Devon A. Dobrosielski, Frank L. Greenway, David A. Welsh, S. Michal Jazwinski, Michael A. Welsch

Research output: Contribution to journalArticlepeer-review

20 Scopus citations

Abstract

PURPOSE: To examine the influence of a unilateral exercise training protocol on brachial artery reactivity (BAR) in 12 men (aged 81 ± 5 yr). METHODS:: Brachial artery diameters and blood flow parameters were assessed, in both arms, using high-resolution ultrasonography, before and after 5 min of forearm occlusion, before and at the end of each week of a 4-wk training program. Training consisted of a unilateral handgrip training protocol (nondominant arm) at 60% of maximal voluntary handgrip strength, performed for 4 wk, 4 d•wk, 20 min per session, and a cadence of one contraction per 4 s. RESULTS:: After training, handgrip strength increased 6.2% (baseline = 32.4 ± 7.0 kg vs week 4 = 34.4 ± 6.7 kg) in the trained arm only but failed to reach statistical significance (P = 0.10). No statistical changes were observed for blood pressure or resting HR. In contrast, BAR increased 45% (Pre = 2.9% vs Post = 4.1%, P = 0.05) in the trained arm only. Improvements in BAR were observed after the second week of training, without significant changes in the main vasodilatory trigger, defined as the relevant shear stimulus after forearm occlusion (P > 0.05).
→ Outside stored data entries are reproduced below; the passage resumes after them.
This is an optimization exercise on Yosys and OpenROAD, whose aim is a short achievable clock period and few clock cycles, not a production implementation. The RTL was checked by simulation tests, not by an equivalence proof against the original design. The clock port is modelled as an ideal driver; clocking choices that lean on that would not hold on a real chip. No activity file was given, so power comes from the tool's default toggle rates.

run A:
// soc_fabric
module soc_fabric (
   input  logic                   wb_clk_i,
   input  logic                   rst_n_i,
   input  logic                   cpu_cyc_i,
   input  logic                   cpu_stb_i,
   input  logic                   cpu_we_i,
   input  logic [32-1:0] cpu_adr_i,
   input  logic [4-1:0]  cpu_sel_i,
   input  logic [32-1:0] cpu_dat_i,
   output logic                   cpu_ack_o,
   output logic                   cpu_err_o,
   output logic [32-1:0] cpu_dat_o,
   input  logic                   dbg_cyc_i,
   input  logic                   dbg_stb_i,
   input  logic                   dbg_we_i,
   input  logic [32-1:0] dbg_adr_i,
   input  logic [4-1:0]  dbg_sel_i,
   input  logic [32-1:0] dbg_dat_i,
   output logic                   dbg_ack_o,
   output logic                   dbg_err_o,
   output logic [32-1:0] dbg_dat_o,
   input  logic [32-1:0]     gpio_in_i,
   output logic [32-1:0]     gpio_out_o,
   output logic [32-1:0]     gpio_oe_o
);
   soc_pkg::wb_req_t cpu_req;
   soc_pkg::wb_rsp_t cpu_rsp;
   soc_pkg::wb_req_t dbg_req;
   soc_pkg::wb_rsp_t dbg_rsp;
   assign cpu_req = {cpu_cyc_i, cpu_stb_i, cpu_we_i, cpu_adr_i, cpu_sel_i, cpu_dat_i};
   assign dbg_req = {dbg_cyc_i, dbg_stb_i, dbg_we_i, dbg_adr_i, dbg_sel_i, dbg_dat_i};
   assign {cpu_ack_o, cpu_err_o, cpu_dat_o} = cpu_rsp;
   assign {dbg_ack_o, dbg_err_o, dbg_dat_o} = dbg_rsp;
   soc_fabric_top u_top (
      .wb_clk_i   (wb_clk_i),
      .rst_n_i    (rst_n_i),
      .cpu_req_i  (cpu_req),
      .cpu_rsp_o  (cpu_rsp),
      .dbg_req_i  (dbg_req),
      .dbg_rsp_o  (dbg_rsp),
      .gpio_in_i  (gpio_in_i),
      .gpio_out_o (gpio_out_o),
      .gpio_oe_o  (gpio_oe_o)
   );
endmodule
Size: ~8,500 flip-flops, roughly 310 I/O pins, ~400,000 sq um of cells after synthesis.
export LEC_CHECK = 0
export CAP_MARGIN = 50
export CORE_MARGIN = 2
export CORE_UTILIZATION = 58
export PLACE_DENSITY = 0.72
export SETUP_SLACK_MARGIN = 2.5
export SLEW_MARGIN = 80
export SYNTH_HIERARCHICAL = 1
export SYNTH_MEMORY_MAX_BITS = 16384
export SYNTH_MINIMUM_KEEP_SIZE = 0
export TNS_END_PERCENT = 10
create_clock -name core_clock -period 6.0 [get_ports {wb_clk_i}]
standard.sh (not shown) runs the stock make flow with config.mk's settings and CLKGATE_MAP_FILE= SYNTH_SCRIPT=/design/flow/synth_recipe.tcl, a recipe that flattens the netlist after the stock synthesis.
==> flow/flow/run.sh <==
#!/bin/bash
set -euo pipefail
here=$(pwd)
f=$here/flow

# Standard synthesis, unchanged
bash standard.sh synth > synth.log 2>&1

# The rest of the standard flow with the extra settings
extra="MATCH_CELL_FOOTPRINT=0 \"BUFFER_PORTS_ARGS=-buffer_cell sky130_fd_sc_hd__buf_8\""
extra="$extra POST_FLOORPLAN_TCL=$f/floorplan.tcl PRE_IO_PLACEMENT_TCL=$f/pins.tcl POST_CTS_TCL=$f/cts.tcl"
for s in GLOBAL_PLACE RESIZE DETAIL_PLACE CTS GLOBAL_ROUTE REPAIR_TIMING_POST_PLACE; do
   extra="$extra PRE_${s}_TCL=$f/dontuse.tcl"
done
extra="$extra MAX_REPAIR_ANTENNAS_ITER_DRT=20"
sed "s|\"\\\${@:-finish}\"|$extra \"\${@:-finish}\"|" standard.sh > layout.sh
grep -q POST_CTS_TCL layout.sh
for step in floorplan place cts route finish; do
   bash layout.sh "$step" > "layout_$step.log" 2>&1
done
test -s out/final.def
Other scripts of this flow, unchanged in this note and not shown: flow/flow/cts.tcl, flow/flow/dontuse.tcl, flow/flow/floorplan.tcl, flow/flow/pins.tcl
Having completed the whole flow, run A delivered a layout that passed the timing, design-rule and antenna checks.
Testbench counts of run A, summed over its fixed seeds: cycles 8,366.
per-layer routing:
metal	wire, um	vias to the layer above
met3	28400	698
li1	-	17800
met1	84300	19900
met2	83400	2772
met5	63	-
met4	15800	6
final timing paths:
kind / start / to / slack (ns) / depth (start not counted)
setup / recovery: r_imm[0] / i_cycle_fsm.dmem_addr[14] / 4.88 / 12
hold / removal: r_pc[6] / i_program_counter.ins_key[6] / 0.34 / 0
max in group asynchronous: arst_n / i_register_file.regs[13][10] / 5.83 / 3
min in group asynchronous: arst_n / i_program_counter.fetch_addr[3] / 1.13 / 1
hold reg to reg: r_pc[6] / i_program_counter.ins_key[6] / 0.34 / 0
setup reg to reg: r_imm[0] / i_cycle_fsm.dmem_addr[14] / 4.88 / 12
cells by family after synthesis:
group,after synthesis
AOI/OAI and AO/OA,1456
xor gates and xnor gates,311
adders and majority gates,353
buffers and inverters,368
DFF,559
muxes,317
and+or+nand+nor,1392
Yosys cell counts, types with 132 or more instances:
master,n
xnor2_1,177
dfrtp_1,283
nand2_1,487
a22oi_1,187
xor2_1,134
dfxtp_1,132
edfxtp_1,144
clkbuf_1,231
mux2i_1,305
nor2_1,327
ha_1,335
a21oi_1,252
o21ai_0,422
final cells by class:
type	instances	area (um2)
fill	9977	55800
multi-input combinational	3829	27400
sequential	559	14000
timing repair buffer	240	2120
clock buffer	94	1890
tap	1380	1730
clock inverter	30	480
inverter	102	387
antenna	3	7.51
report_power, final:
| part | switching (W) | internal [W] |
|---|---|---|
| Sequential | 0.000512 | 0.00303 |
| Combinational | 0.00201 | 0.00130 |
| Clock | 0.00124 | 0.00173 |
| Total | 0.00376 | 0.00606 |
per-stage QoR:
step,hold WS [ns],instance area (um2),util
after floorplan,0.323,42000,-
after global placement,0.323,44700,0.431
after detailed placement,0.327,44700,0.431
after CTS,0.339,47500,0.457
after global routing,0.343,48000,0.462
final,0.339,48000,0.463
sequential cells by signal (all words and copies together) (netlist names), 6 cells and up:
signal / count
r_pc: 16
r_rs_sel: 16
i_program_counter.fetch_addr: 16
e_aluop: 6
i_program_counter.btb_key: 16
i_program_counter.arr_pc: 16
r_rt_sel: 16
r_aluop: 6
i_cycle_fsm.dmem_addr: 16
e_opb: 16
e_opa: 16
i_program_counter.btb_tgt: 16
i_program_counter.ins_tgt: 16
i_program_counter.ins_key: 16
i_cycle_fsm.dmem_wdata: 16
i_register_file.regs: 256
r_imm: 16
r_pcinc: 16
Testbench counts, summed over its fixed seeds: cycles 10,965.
This design comes from an exercise in tuning for small area on the open sky130 flow, not from production work. The RTL was checked by simulation tests, not by an equivalence proof against the original design. Power and IR drop assume default switching activity.

==> flow/design.v <==
module mips_multicycle_core #(
  parameter int                    ADDR_WIDTH = 32,
  parameter logic [ADDR_WIDTH-1:0] RESET_PC   = '0,
  parameter int                    NUM_REGS   = 32
) (
  input  logic                  clk,
  input  logic                  rst,
  output logic                  mem_req,
  output logic                  mem_we,
  output logic [ADDR_WIDTH-1:0] mem_addr,
  output logic [31:0]           mem_wdata,
  input  logic [31:0]           mem_rdata,
  input  logic                  mem_ready,
  output logic                  halted
);
  localparam int NR = 31;    
  typedef enum logic [2:0] {
    S_CLR,
    S_FETCH,
    S_READ,
    S_WRITE,
    S_ADDR,
    S_MEM,
    S_BEQ1,
    S_HALT
  } state_t;
  state_t           r_state;
  logic [29:0]      r_pc;        
  logic [4:0]       r_p;         
  logic [31:0]      r_x;
  logic [31:0]      r_y;
  logic [28:0]      r_ir;        
  logic             r_gs;        
  logic             r_gt;        
  logic [NR*32-1:0] r_ring;
  logic        w_op5, w_op3, w_op2;
  logic        w_lw, w_sw, w_addi, w_beq, w_r, w_need_t;
  logic [4:0]  w_rs, w_rt, w_rd;
  logic [5:0]  w_fn;
  logic [31:0] w_sext;
  assign w_op5    = r_ir[28];
  assign w_op3    = r_ir[27];
  assign w_op2    = r_ir[26];
  assign w_lw     = w_op5 & ~w_op3;
  assign w_sw     = w_op5 &  w_op3;
  assign w_addi   = ~w_op5 & w_op3;
  assign w_beq    = w_op2;
  assign w_r      = ~w_op5 & ~w_op3 & ~w_op2;
  assign w_need_t = ~(w_op5 ^ w_op3);         
  assign w_rs     = r_ir[25:21];
  assign w_rt     = r_ir[20:16];
  assign w_rd     = w_r ? r_ir[15:11] : r_ir[20:16];
  assign w_fn     = r_ir[5:0];
  assign w_sext   = {{16{r_ir[15]}}, r_ir[15:0]};
  logic [5:0] f_op, f_fn;
  logic       f_legal, f_j;
  assign f_op = mem_rdata[31:26];
  assign f_fn = mem_rdata[5:0];
  assign f_j  = (f_op == 6'h02);
  always_comb begin
    case (f_op)
      6'h00:   f_legal = (f_fn == 6'h20) || (f_fn == 6'h22) || (f_fn == 6'h24) ||
                         (f_fn == 6'h25) || (f_fn == 6'h2A);
      6'h02, 6'h04, 6'h08, 6'h23, 6'h2B: f_legal = 1'b1;
      default: f_legal = 1'b0;
    endcase
  end
  logic [31:0] w_head, w_hz, w_head_in, w_alu;
  logic        w_at_rd, w_wlast, w_wr, w_fetch, w_clr;
  assign w_head    = r_ring[31:0];
  assign w_hz      = w_head;
  assign w_clr     = (r_state == S_CLR);
  assign w_at_rd   = (r_p == w_rd);
  assign w_wr      = ((r_state == S_WRITE) && w_at_rd) || w_clr;
  assign w_wlast   = (r_state == S_WRITE) && (w_at_rd || (w_rd == 5'd0));
  assign w_fetch   = (r_state == S_FETCH) || w_wlast;
  assign w_head_in = w_wr ? w_alu : w_hz;
  logic        w_use_imm, w_sub, w_lt, w_bzero;
  logic [31:0] w_b, w_sum;
  logic        f_sub_fn, f_slt_fn, f_and_fn, f_or_fn;
  assign f_slt_fn = w_fn[3];
  assign f_and_fn = ~w_fn[3] & w_fn[2] & ~w_fn[0];
  assign f_or_fn  = ~w_fn[3] & w_fn[2] &  w_fn[0];
  assign f_sub_fn = ~w_fn[2] & w_fn[1];
  assign w_bzero   = (r_state == S_MEM) || w_clr || (w_lw && (r_state == S_WRITE));
  assign w_use_imm = w_addi | w_op5 | (r_state == S_ADDR);
  assign w_sub     = ~w_use_imm & ~w_bzero & (w_beq | (w_r & (f_sub_fn | f_slt_fn)));
  always_comb begin
    if (w_bzero)
      w_b = 32'd0;
    else if (!w_use_imm)
      w_b = r_y ^ {32{w_sub}};
    else if (w_beq)
      w_b = {w_sext[29:0], 2'b00};
    else
      w_b = w_sext;
  end
  assign w_sum = r_x + w_b + {31'd0, w_sub};
  assign w_lt  = (r_x[31] ^ r_y[31]) ? r_x[31] : w_sum[31];
  always_comb begin
    if (w_r && f_slt_fn && !w_clr)
      w_alu = {31'd0, w_lt};
    else if (w_r && f_and_fn && !w_clr)
      w_alu = r_x & r_y;
    else if (w_r && f_or_fn && !w_clr)
      w_alu = r_x | r_y;
    else
      w_alu = w_sum;
  end
  logic [29:0] w_pc_inc;
  logic [30:0] w_ic;
  assign w_ic[0] = 1'b1;
  for (genvar i = 0; i < 30; i++) begin : g_inc
    assign w_pc_inc[i] = r_pc[i] ^ w_ic[i];
    assign w_ic[i+1]   = r_pc[i] & w_ic[i];
  end
  logic w_hit_s, w_hit_t, w_done_s, w_done_t;
  assign w_hit_s  = (r_p == w_rs);
  assign w_hit_t  = (r_p == w_rt) && w_need_t;
  assign w_done_s = r_gs || w_hit_s || (w_rs == 5'd0);
  assign w_done_t = r_gt || w_hit_t || (w_rt == 5'd0) || !w_need_t;
  always_ff @(posedge clk) begin
    r_ring <= {w_head_in, r_ring[NR*32-1:32]};
  end
  always_ff @(posedge clk or posedge rst) begin
    if (rst) begin
      r_state <= S_CLR;
      r_p     <= 5'd0;
    end else begin
      r_p <= (r_p == 5'd31) ? 5'd1 : r_p + 5'd1;
      if (w_fetch) begin
        if (!mem_ready) begin
          r_state <= S_FETCH;
        end else if (!f_legal) begin
          r_state <= S_HALT;
        end else if (f_j) begin
          r_state <= S_FETCH;
        end else begin
          r_state <= S_READ;
        end
      end else begin
        case (r_state)
          S_CLR: if (r_p == 5'd31) r_state <= S_FETCH;
          S_READ: begin
            if (w_done_s && w_done_t) begin
              if (w_op5 || w_beq)
                r_state <= w_beq ? S_BEQ1 : S_ADDR;
              else
                r_state <= S_WRITE;
            end
          end
          S_WRITE: ;
          S_ADDR: begin
            if (w_beq)
              r_state <= S_FETCH;
            else
              r_state <= (w_sum[1:0] != 2'b00) ? S_HALT : S_MEM;
          end
          S_MEM: begin
            if (mem_ready) begin
              r_state <= w_lw ? S_WRITE : S_FETCH;
            end
          end
          S_BEQ1: begin
            r_state <= (w_sum == 32'd0) ? S_ADDR : S_FETCH;
          end
          default: r_state <= S_HALT;
        endcase
      end
    end
  end
  always_ff @(posedge clk) begin
    if (w_fetch) begin
      if (mem_ready && f_legal)
        r_pc <= f_j ? {w_pc_inc[29:26], mem_rdata[25:0]} : w_pc_inc;
    end else if (w_clr || (r_state == S_ADDR) || ((r_state == S_MEM) && mem_ready)) begin
      r_pc <= w_sum[31:2];
    end
  end
  always_ff @(posedge clk) begin
    if (w_fetch || w_clr) begin
      r_x  <= 32'd0;
      r_y  <= 32'd0;
      r_gs <= 1'b0;
      r_gt <= 1'b0;
      r_ir <= {mem_rdata[31], mem_rdata[29], mem_rdata[28], mem_rdata[25:0]};
    end else begin
      case (r_state)
        S_READ: begin
          if (w_hit_s) begin
            r_x  <= w_hz;
            r_gs <= 1'b1;
          end
          if (w_hit_t) begin
            r_y  <= w_hz;
            r_gt <= 1'b1;
          end
        end
        S_ADDR, S_BEQ1: r_x <= {r_pc, 2'b00};
        S_MEM: if (mem_ready) r_x <= mem_rdata;
        default: ;
      endcase
    end
  end
  assign mem_req   = w_fetch || (r_state == S_MEM);
  assign mem_we    = (r_state == S_MEM) && w_sw;
  assign mem_addr  = {r_pc, 2'b00};
  assign mem_wdata = r_y;
  assign halted    = (r_state == S_HALT);
endmodule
CONCLUSIONS:: These data indicate that a localized short-term exercise program results in significant improvements in vascular function in the trained arm of elderly men compared with the control arm. Furthermore, the findings indicate a statistically significant increase in BAR at the end of the second week of training, despite a similar trigger for dilation versus before training.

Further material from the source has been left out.